Personal information
- Born: August 6, 1988 (age 37) Monroe, Michigan, U.S.
- Listed height: 6 ft 4 in (1.93 m)
- Listed weight: 315 lb (143 kg)

Career information
- High school: Monroe
- College: Central Michigan
- NFL draft: 2010: undrafted

Career history
- Cleveland Gladiators (2011); Detroit Lions (2012)*; Chicago Rush (2013); Arizona Rattlers (2014); San Jose SaberCats (2015);
- * Offseason or practice squad member only

Awards and highlights
- 2× ArenaBowl champion (2014, 2015);

Career AFL statistics
- Receptions: 1
- Receiving yards: 11
- Receiving TDs: 0
- Tackles: 1
- Stats at ArenaFan.com

= Jeff Maddux =

American football player (born 1988)

Jeff Maddux (born August 6, 1988) is an American former professional football offensive lineman. He played football at Monroe High School in Monroe, Michigan; following his graduation, he attended Central Michigan University from 2006 to 2010. Maddux saw ample playing time during his tenure at Central Michigan; over four seasons with the Chippewas, he started some 47 games as an offensive guard.
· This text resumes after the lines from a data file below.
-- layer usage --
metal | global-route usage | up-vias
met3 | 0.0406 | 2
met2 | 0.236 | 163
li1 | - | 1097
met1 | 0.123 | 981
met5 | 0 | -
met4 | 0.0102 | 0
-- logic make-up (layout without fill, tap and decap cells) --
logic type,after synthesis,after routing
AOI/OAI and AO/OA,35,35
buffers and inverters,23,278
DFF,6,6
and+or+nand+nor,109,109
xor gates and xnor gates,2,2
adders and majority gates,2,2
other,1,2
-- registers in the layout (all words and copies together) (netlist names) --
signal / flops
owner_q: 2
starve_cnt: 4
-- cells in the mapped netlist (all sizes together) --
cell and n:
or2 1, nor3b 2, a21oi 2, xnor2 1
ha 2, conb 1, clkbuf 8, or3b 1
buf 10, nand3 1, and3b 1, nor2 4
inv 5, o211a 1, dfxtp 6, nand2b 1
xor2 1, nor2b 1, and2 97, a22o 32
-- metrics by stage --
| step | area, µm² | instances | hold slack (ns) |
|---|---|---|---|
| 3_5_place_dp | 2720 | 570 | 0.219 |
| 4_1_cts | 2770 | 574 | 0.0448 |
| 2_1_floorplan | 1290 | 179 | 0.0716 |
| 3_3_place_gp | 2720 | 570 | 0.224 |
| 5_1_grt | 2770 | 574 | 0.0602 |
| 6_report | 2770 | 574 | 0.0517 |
--- config.mk ---
export PLATFORM = sky130hd
export DESIGN_NAME = i2c_byte_engine
export DESIGN_NICKNAME = d
export VERILOG_FILES = /design/src/rtl/i2c_pkg.sv /design/src/rtl/i2c_phase_timer.sv /design/src/rtl/i2c_byte_engine.sv
export SDC_FILE = /design/constraint.sdc
export NUM_CORES = 1
export LEC_CHECK = 0
export BUFFER_PORTS_ARGS = -buffer_cell sky130_fd_sc_hd__buf_2
export CORE_UTILIZATION = 56
export CTS_CLUSTER_SIZE = 12
export DETAILED_ROUTE_END_ITERATION = 7
export GPL_TIMING_DRIVEN = 0
export PLACE_DENSITY = 0.78
export SYNTH_ARGS = -nofsm -noshare
export SYNTH_HDL_FRONTEND = slang
export SYNTH_SLANG_ARGS = --single-unit
--- constraint.sdc ---
create_clock -name clk -period 2.5 [get_ports clk]
set_clock_uncertainty 0.05 [all_clocks]
set_input_delay 0.375 -clock clk [delete_from_list [all_inputs] [get_ports clk]]
set_output_delay 0.375 -clock clk [all_outputs]
set_load 0.1 [all_outputs]
--- src/rtl/i2c_pkg.sv ---
// Shared definitions for the byte-level I2C master: command codes, FSM states,
// latched request payload and default prescaler width.
package i2c_pkg;

    localparam int unsigned I2C_DW_DEFAULT = 4;
    localparam int unsigned I2C_ACK_BIT    = 8;

    localparam logic [1:0] I2C_CMD_START = 2'b00;
    localparam logic [1:0] I2C_CMD_STOP  = 2'b01;
    localparam logic [1:0] I2C_CMD_WRITE = 2'b10;
    localparam logic [1:0] I2C_CMD_READ  = 2'b11;

    typedef enum logic [2:0] {
        ST_IDLE  = 3'd0,
        ST_START = 3'd1,
        ST_STOP  = 3'd2,
        ST_BIT   = 3'd3,
        ST_DONE  = 3'd4
    } i2c_state_t;

    typedef struct packed {
        logic [1:0] cmd;
        logic [7:0] data;
        logic       ack;
    } i2c_req_t;

endpackage

--- src/rtl/i2c_phase_timer.sv ---
// Quarter-bit timebase: DW-bit prescaler that advances a 2-bit phase q once
// every 2^DW enabled cycles.
module i2c_phase_timer #(
    parameter int unsigned DW = 4
) (
    input  logic       clk,
    input  logic       rst_n,
    input  logic       clr,
    input  logic       en,
    output logic       tick_c,
    output logic [1:0] q
);

    logic [DW-1:0] cnt;

    assign tick_c = en && (cnt == '1);

    always_ff @(posedge clk) begin
        if (!rst_n) begin
            cnt <= '0;
            q   <= '0;
        end else if (clr) begin
            cnt <= '0;
            q   <= '0;
        end else if (en) begin
            cnt <= cnt + DW'(1);
            if (tick_c) begin
                q <= q + 2'd1;
            end
        end
    end

endmodule

--- src/rtl/i2c_byte_engine.sv ---
// Byte-level I2C master: executes START/STOP/WRITE/READ commands on open-drain
// SCL/SDA enables, one command at a time through a stb/ready handshake.
module i2c_byte_engine
    import i2c_pkg::*;
#(
    parameter int unsigned DW = I2C_DW_DEFAULT
) (
    input  logic       clk,
    input  logic       rst_n,
    output logic       scl_oe,
    output logic       sda_oe,
    input  logic       sda_i,
    input  logic [7:0] data_in,
    input  logic       ack_in,
    input  logic [1:0] cmd,
    input  logic       stb,
    output logic [7:0] data_out,
    output logic       ack_out,
    output logic       ready
);

    i2c_state_t state, state_nxt;
    i2c_req_t   req, req_nxt;
    logic [3:0] bit_idx, bit_idx_nxt;
    logic [8:0] sh, sh_nxt;
    logic       scl_nxt, sda_nxt, ready_nxt, ack_out_nxt;
    logic [7:0] data_out_nxt;
    logic       accept, busy, tick, phase_end, bit_sda;
    logic [1:0] q;

    assign accept    = stb && ready;
    assign busy      = (state == ST_START) || (state == ST_STOP) || (state == ST_BIT);
    assign phase_end = tick && (q == 2'd3);

    i2c_phase_timer #(.DW(DW)) u_timer (
        .clk    (clk),
        .rst_n  (rst_n),
        .clr    (accept),
        .en     (busy),
        .tick_c (tick),
        .q      (q)
    );

    // SDA pull for the current bit: data bits only pulled on WRITE, ACK slot only on READ
    always_comb begin
        bit_sda = 1'b0;
        if (bit_idx == 4'(I2C_ACK_BIT)) begin
            bit_sda = (req.cmd == I2C_CMD_READ) ? ~req.ack : 1'b0;
        end else if (req.cmd == I2C_CMD_WRITE) begin
            bit_sda = ~req.data[~bit_idx[2:0]];
        end
    end

    always_comb begin
        state_nxt    = state;
        req_nxt      = req;
        bit_idx_nxt  = bit_idx;
        sh_nxt       = sh;
        scl_nxt      = scl_oe;
        sda_nxt      = sda_oe;
        data_out_nxt = data_out;
        ack_out_nxt  = ack_out;

        case (state)
            ST_IDLE: begin
                if (accept) begin
                    req_nxt     = '{cmd: cmd, data: data_in, ack: ack_in};
                    bit_idx_nxt = 4'd0;
                    case (cmd)
                        I2C_CMD_START: state_nxt = ST_START;
                        I2C_CMD_STOP:  state_nxt = ST_STOP;
                        default:       state_nxt = ST_BIT;
                    endcase
                end
            end
            ST_START: begin
                scl_nxt = (q == 2'd0) || (q == 2'd3);
                sda_nxt = q[1];
                if (phase_end) begin
                    state_nxt = ST_DONE;
                end
            end
            ST_STOP: begin
                scl_nxt = (q == 2'd0);
                sda_nxt = ~q[1];
                if (phase_end) begin
                    state_nxt = ST_DONE;
                end
            end
            ST_BIT: begin
                scl_nxt = (q == 2'd0) || (q == 2'd3);
                sda_nxt = bit_sda;
                if (tick && (q == 2'd2)) begin
                    sh_nxt = {sh[7:0], sda_i};
                end
                if (phase_end) begin
                    if (bit_idx == 4'(I2C_ACK_BIT)) begin
                        state_nxt    = ST_DONE;
                        data_out_nxt = sh[8:1];
                        ack_out_nxt  = sh[0];
                    end else begin
                        bit_idx_nxt = bit_idx + 4'd1;
                    end
                end
            end
            ST_DONE: begin
                state_nxt = ST_IDLE;
            end
            default: begin
                state_nxt = ST_IDLE;
            end
        endcase

        ready_nxt = (state_nxt == ST_IDLE);
    end

    always_ff @(posedge clk) begin
        if (!rst_n) begin
            state    <= ST_IDLE;
            req      <= '0;
            bit_idx  <= '0;
            sh       <= '0;
            scl_oe   <= 1'b0;
            sda_oe   <= 1'b0;
            ready    <= 1'b1;
            data_out <= '0;
            ack_out  <= 1'b0;
        end else begin
            state    <= state_nxt;
            req      <= req_nxt;
            bit_idx  <= bit_idx_nxt;
            sh       <= sh_nxt;
            scl_oe   <= scl_nxt;
            sda_oe   <= sda_nxt;
            ready    <= ready_nxt;
            data_out <= data_out_nxt;
            ack_out  <= ack_out_nxt;
        end
    end

endmodule
==> results of run 1 <==
Yosys cell counts, drive strengths merged, types with 2 or more instances:
| master | instances |
|---|---|
| a21oi | 7 |
| a31oi | 3 |
| buf | 5 |
| clkbuf | 5 |
| dfxtp | 45 |
| ha | 6 |
| inv | 9 |
| mux2i | 29 |
| mux4 | 2 |
| nand2 | 10 |
| nand3 | 2 |
| nand3b | 2 |
| nand4 | 4 |
| nand4b | 2 |
| nor2 | 36 |
| nor4 | 3 |
| o211ai | 3 |
| o21a | 2 |
| o21ai | 6 |
| xnor2 | 2 |
| xor2 | 2 |
power by group:
part / internal, mW / leakage, nW / switching (mW)
sequential: 0.767 / 0.365 / 0.0288
combinational: 0.121 / 0.454 / 0.240
clock: 0.239 / 0.0455 / 0.224
total: 1.13 / 0.864 / 0.493
worst max-delay path, cell delays in order, from the launching register on:
cell	delay, ps
sky130_fd_sc_hd__dfxtp_1	450
sky130_fd_sc_hd__mux4_1	570
sky130_fd_sc_hd__mux2_2	280
sky130_fd_sc_hd__or4b_1	530
sky130_fd_sc_hd__a21oi_1	130
sequential cells by signal, summed over array words and instances (netlist names):
name	count
scl_oe	1
ready	1
state	3
u_timer.q	2
req	11
data_out	8
u_timer.cnt	4
ack_out	1
bit_idx	4
sda_oe	1
sh	9
area by class of cell:
cell class | count | area, um^2
flip-flops and latches | 45 | 901
clock buffers | 7 | 55.1
multi-input cells | 138 | 977
clock inverters | 1 | 30.0
repair buffers | 26 | 130
fillers | 284 | 1110
inverters | 9 | 33.8
plain buffers | 10 | 43.8
well taps | 46 | 57.6
cell families (layout without fill, tap and decap cells):
| group | count (synthesis) | after routing | synth area share |
|---|---|---|---|
| buf+inv | 19 | 53 | 0.0397 |
| simple gates | 68 | 68 | 0.170 |
| xor+xnor | 4 | 4 | 0.0179 |
| flops | 45 | 45 | 0.461 |
| compound gates | 28 | 28 | 0.0928 |
| mux | 32 | 32 | 0.181 |
| fa+ha+maj | 6 | 6 | 0.0384 |
through the flow:
stage / hold WS [ps] / instance area (um^2)
5_1_grt: 197 / 2230
2_1_floorplan: 401 / 1960
3_5_place_dp: 429 / 2140
3_3_place_gp: 416 / 2140
4_1_cts: 193 / 2230
6_report: 199 / 2230
path summary, 6_finish.rpt:
check	slack [ps]	endpoint	start	depth (start not counted)
worst min-delay path	200	req[0]$_SDFFE_PN0P_	ack_in	3
worst max register to register	440	sda_oe$_SDFFE_PN0P_	bit_idx[2]$_SDFFE_PN0P_	4
worst max-delay path	440	sda_oe$_SDFFE_PN0P_	bit_idx[2]$_SDFFE_PN0P_	4
worst min register to register	450	data_out[0]$_SDFFE_PN0P_	data_out[0]$_SDFFE_PN0P_	2
per-layer routing:
metal	vias up	global-route usage	routed length (um)
li1	771	-	-
met1	693	0.270	1720
met2	31	0.334	1550
met3	9	0.0588	140
met4	0	0.0877	59
met5	-	0	0
==> impl_summary.md, run 1 <==
Synthesis
Synthesis produced a netlist with a net count of 223. The combined area of all synthesized cells is 1960 um^2. Summed over all instances, the cell type with the most area after synthesis is sky130_fd_sc_hd__dfxtp_1. After synthesis the netlist holds a flip-flop and latch count of 45. The count of synthesis-stage warnings from yosys is 0.

The share of synthesized area in the top cell type comes to 0.461. In this run, distinct cell masters in the synthesized netlist total 38. By area the synthesized netlist is led by sky130_fd_sc_hd__dfxtp_1, sky130_fd_sc_hd__mux2i_1, sky130_fd_sc_hd__nor2_1, sky130_fd_sc_hd__ha_1, sky130_fd_sc_hd__mux4_1. For this run, asynchronously set or reset flops after synthesis account for 0.

The post-synthesis cell count is 202. In the synthesized netlist the dominant register cell turns out to be sky130_fd_sc_hd__dfxtp_1. The count of flip-flops with a built-in enable after synthesis is 0. The synthesized area divided by synthesized cell count is 9.68 um^2. For this run, the register share of the synthesized area comes to 0.461.

Detailed routing
The first-pass iteration count of the detailed router is 4. In this run, the number of DRC markers left after iteration 0 of detailed routing was 61. Using the TritonRoute via totals, the vias-per-cell ratio works out to 5.33. The detail route stage leaves a number of antenna-violating nets equal to 0. The via count is 1,504. The routed wire length is 3480 um.

After detailed routing, the number of remaining DRC violations is 0. After detailed routing, the average wire length per cell comes to 12.3 um.

Worst setup path
The highest net fanout along the worst path is 5. The worst setup path is captured at a register. Data arrives at the worst endpoint at 2300 ps. The nature of the critical path startpoint is a register. The data required time at the worst endpoint is 2740 ps. The critical path class is reg -> reg.

Floorplan
After floorplanning, the core was divided into 21 placement rows. The die is 61.1 um wide. The floorplan step defined a core boundary enclosing 3340 um^2.

The die covers 3730 um^2. The boundary pin count is 27. The initial utilization of the core area, before any placement, comes to 0.586. The die is 61.1 um tall.

Clocking
The master cell of the clock root buffer is sky130_fd_sc_hd__clkbuf_4. The later-pin clock latency in the skew report is 350 ps. Counting the buffers created by CTS gives 5.

After clock tree synthesis, the clock-pin slew on the worst setup and hold paths is 130 ps. The clock tree from TritonCTS is done. In this run the post-CTS setup repair buffer count came out at 0.

The clock net sink count is 45. The depth of the CTS H-tree is 2. The clock passes through at most 2 buffers. The post-cts resize count is 0. The number of buffers inserted by hold repair at cts is 0.

STA
The final-report hold violation count is 0. The aggregate negative setup slack is 0 ps. Dividing the final minimum period by the clock period gives 0.824. The post-layout minimum cycle time is 2060 ps. The relative slew slack is 0.652. The maximum achievable frequency is 486 MHz.

Setup repair after global routing left no endpoint under its margin. Setup violations remaining at the end of the flow were counted as 0. The number of max-slew violations in the final report is 0. After layout, the worst setup slack is 440 ps. At the pin with the least slew margin, the transition time is 521 ps.

Place
The minimum setup slack after placement is 487 ps. Port buffering added 26 buffers. In this run, placement finished with an instance count of 274. The wire-length estimate of the detail-placed layout is 2540 um.

Routability-driven placement finished with a final weighted congestion of 0.876.

Final layout
The repair_antennas step left the layout with diodes totalling 0. The net count of the finished layout is 256. The share of cells above drive strength 1 is 0.178. The share of the core filled with cells in the final layout is 0.668. The most common library cell in the layout ignoring fill and taps is sky130_fd_sc_hd__dfxtp_1. In the layout the commonest cells are sky130_fd_sc_hd__dfxtp_1, sky130_fd_sc_hd__nor2_1, sky130_fd_sc_hd__buf_2. The growth of design area from synthesis to finish is 13.9%. The number of cells in the finished layout apart from fillers is 282.

Min path
The tightest min-delay check is of the in -> reg type.

GRT
The via count of the first global-routing pass is 1,314. The first global-routing pass estimated 5660 um of wire. The largest net degree at the start of global routing is 14. The sum of overflow across all layers after global routing is 0. For this run, the total global-route usage over all layers was measured as 0.210.

The initial antenna violation count is 0.

Power
The total power density per cell area is 727 nW/um^2. In this run the static leakage power is 0.864 nW. The largest voltage drop on the vdd net is 0.370 mV. The total power consumption of the routed design is 1.62 mW.

Status
The run finished with clean final reports.

Run
The number of max-cap violations is 0.
Power figures use the tool's default switching activity.
==> inputs of run 2 (changes only) <==
Clock period 2.5 ns to 2 ns, I/O delays scaled along.
==> run 2 against run 1 <==
  * Sequential share of layout area is essentially flat
  * Utilization grew 0.37 points
  * Design area grew 0.56%
  * Global-route usage grew 0.27 points
  * Fmax grew 4.5%
  * Combinational power grew 27%
  * Register-to-register slack lost 410 ps
  * Critical path depth is the same
  * Clock power shrank 7.8%
  * Largest cell class unchanged
  * Largest power group unchanged
==> impl_summary.md, run 2 (synthesis gave the netlist of run 1 again) <==
GRT
The largest net degree at the start of global routing is 15. The wire length of the first global-routing pass is 5670 um. The via count of the first global-routing pass was 1,263. The total overflow left after global routing is 0. The initial antenna violation count is 0.

The combined global-route utilization of all metal layers is 0.213.

Worst setup path
The worst reg2reg path startpoint is bit_idx[2]$_SDFFE_PN0P_. The element type at the critical path end is a register. The nature of the critical path startpoint is a register. The worst register-to-register path has a depth of 4. By startpoint and endpoint, the worst setup path is classified as reg -> reg. The worst path arrival time is 2220 ps. Along the worst path, the maximum fanout reaches 5. The data required time at the worst endpoint is 2250 ps. The end of the worst register-to-register path is sda_oe$_SDFFE_PN0P_. In this run the register-to-register setup slack is 30 ps.

Clocking
In this run, post-CTS hold repair placed 0 buffers. After clock tree synthesis, the clock-pin slew on the worst setup and hold paths is 140 ps. TritonCTS built the clock tree. The clock net sink count is 45. The number of buffers created by CTS is 5. The maximum clock path buffer count is 2. The clock reaches the later pin of the worst-skew pair after 370 ps.

The cell sitting at the root of the clock tree is a sky130_fd_sc_hd__clkbuf_4. The depth of the CTS H-tree is 2.

Final layout
The antenna cell count is 0. The number of flip-flops in the largest register is 11. The share of cells above drive strength 1 is 0.222. The number of cells in the finished layout apart from fillers is 285. In the layout the commonest cells are sky130_fd_sc_hd__dfxtp_1, sky130_fd_sc_hd__nor2_1, sky130_fd_sc_hd__buf_2. The largest registers in the layout are req x11, sh x9, data_out x8.

Once layout is done, the placed cells without fillers occupy 2240 um^2. The final layout contains 259 nets. The flip-flop and latch area is 906 um^2. req holds more flip-flops than any other register. The combined area of the multi-input logic cells is 988 um^2. Fill cells in the final layout number 297. Compared with the post-synthesis result, the final layout area differs by 14.6%. The library cell used most frequently in the layout, excluding fill and tap cells, is sky130_fd_sc_hd__dfxtp_1.

Detailed routing
The routed wire length per instance is 12.8 um. After detailed routing, the total wire length is 3640 um. The routed layout has 1,503 vias. After detailed routing, the number of vias per cell comes to 5.27.

The detailed router finished its first iteration with 79 violations. For this run, the detailed router's first-pass iteration total came to 4. The number of remaining DRC errors is 0. The post-detailed-route count of antenna-violating nets is 0.

Power
The total power density per cell area is 840 nW/um^2. The leakage dissipation is 0.869 nW. The design draws 1.88 mW. The worst-case IR drop observed on VDD is 0.579 mV.

Min path
The hold path endpoint is req[2]$_SDFFE_PN0P_. The startpoint identified for the worst hold timing path is data_in[1]. The number of stages on the worst hold path is 3. The path category of the worst min-delay check is in -> reg.

Place
The HPWL after detailed placement is 2480 um. The cell area after placement is 2140 um^2. Counting tap cells, the placed design contains a total of 274 instances.

At the end of routability-driven placement, the weighted congestion stood at 0.794. The quantity of I/O buffers inserted on ports is 26. Prior to clock tree synthesis, the placed netlist has a worst setup slack of -36.7 ps.

Status
The run finished with clean final reports.

STA
Setup repair after global routing left no endpoint under its margin. The final-report hold violation count is 0. In the post-route analysis, the smallest setup slack over all paths is 28.8 ps. Headroom to the max-slew limit came out at 0.679. The post-layout minimum cycle time is 1970 ps.

The number of max-slew violations in the final report is 0. The final critical-path share of the clock period is 0.986. The maximum achievable frequency is 507 MHz. For the pin with the worst max-slew slack, the measured transition is 485 ps. The total setup violations reported at the end of the flow is 0.

Summed over all failing endpoints, the final setup total negative slack is 0 ps.

Floorplan
The area of the die is 3730 um^2. The starting density of the core is 0.586. The area of the core is 3340 um^2. The horizontal die dimension is 61.1 um. 27 I/O pins were placed.

In this run the vertical extent of the chip is 61.1 um. The number of placement rows is 21.

Run
The number of max-cap violations is 0.
## run 2: cell types whose count changed in the layout (fill, tap and decap cells not counted), moves of 2 or more
cell / before / now
sky130_fd_sc_hd__mux4_2: 0 / 2
sky130_fd_sc_hd__buf_4: 0 / 4
sky130_fd_sc_hd__dfxtp_1: 45 / 43
sky130_fd_sc_hd__clkinv_2: 0 / 2
sky130_fd_sc_hd__mux4_1: 2 / 0
sky130_fd_sc_hd__clkbuf_1: 6 / 4
## run 2: metrics by stage
step | hold WS, ps | util
after floorplan | 388 | -
after global placement | 415 | 0.643
after detailed placement | 423 | 0.643
after CTS | 114 | 0.660
after global routing | 113 | 0.672
final | 122 | 0.672
## run 2: where the power goes
part,leakage [nW],switching [mW],internal (mW),total [mW]
registers,0.366,0.0369,0.959,0.996
clock network,0.0310,0.294,0.133,0.427
logic,0.473,0.307,0.152,0.459
total,0.869,0.638,1.24,1.88
## run 2: timing repair
action / CTS / global route
hold endpoints to repair: 0 / 0
gates resized for setup: 2 / 9
endpoints found under the setup margin: 1 / 11
setup buffers: 0 / 3
pin swaps: 0 / 3
cloned: 0 / 1
## run 2: layer usage
| layer | track usage | up-vias | share of wire |
|---|---|---|---|
| met5 | 0 | - | 0 |
| met4 | 0.107 | 0 | 0.017 |
| met3 | 0.0693 | 6 | 0.043 |
| met2 | 0.304 | 30 | 0.43 |
| met1 | 0.289 | 694 | 0.51 |
| li1 | - | 773 | - |
## run 2: final cells by class
type,count,area share
multi-input cells,138,0.441
flip-flops and latches,45,0.404
repair buffers,30,0.0704
well taps,46,0.0257
plain buffers,9,0.0190
clock buffers,5,0.0168
inverters,9,0.0151
clock inverters,3,0.00782
## run 2: worst max-delay path, stage by stage (launching register included)
cell	delay, ps
sky130_fd_sc_hd__dfxtp_4	410
sky130_fd_sc_hd__mux4_2	500
sky130_fd_sc_hd__mux2_2	280
sky130_fd_sc_hd__or4b_1	510
sky130_fd_sc_hd__a21oi_1	150
===== config.mk =====
export PLATFORM = sky130hd
export DESIGN_NAME = rr_grant_arbiter
export DESIGN_NICKNAME = d
export VERILOG_FILES = /design/src/rtl/rr_grant_arbiter.sv
export SDC_FILE = /design/constraint.sdc
export NUM_CORES = 1
export LEC_CHECK = 0
export BUFFER_PORTS_ARGS = -buffer_cell sky130_fd_sc_hd__buf_2
export CAP_MARGIN = 30
export CORE_AREA = 3 3 100 102
export DETAILED_ROUTE_END_ITERATION = 10
export DIE_AREA = 0 0 103 105
export GPL_ROUTABILITY_DRIVEN = 0
export PLACE_DENSITY = 0.49
export SYNTH_ARGS = -nofsm -noshare
export SYNTH_HDL_FRONTEND = slang
export SYNTH_SLANG_ARGS = --single-unit

===== constraint.sdc =====
create_clock -name clk -period 4.5 [get_ports clk]
set_clock_uncertainty 0.2 [all_clocks]
set_input_delay 0.225 -clock clk [delete_from_list [all_inputs] [get_ports clk]]
set_output_delay 0.225 -clock clk [all_outputs]
set_load 0.05 [all_outputs]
Following his graduation from Central Michigan University, Maddux joined the Arena Football League's Cleveland Gladiators. He made his AFL debut in 2011; during that campaign, he appeared in six games for Cleveland. Maddux was then invited to the Detroit Lions' training camp. An ankle injury ended his quest to make the Lions' roster; following this setback, Maddux rejoined the Gladiators. In 2012, Maddux appeared in thirteen games for the Gladiators. In 2013, he joined the Chicago Rush (where he started all eighteen games); the club folded at the end of the season. In 2014, he debuted for the defending champion Arizona Rattlers. Maddux only appeared in nine games with the Rattlers after suffering a knee injury that would end his season; he did, however, pick up his first AFL championship when the Rattlers won ArenaBowl XXVII. Following this, Maddux was assigned to the rival San Jose SaberCats on January 28, 2015. He saw significant playing time during the 2015 season; notably, Maddux won his second AFL championship in as many years when the SaberCats defeated the Jacksonville Sharks in ArenaBowl XXVIII.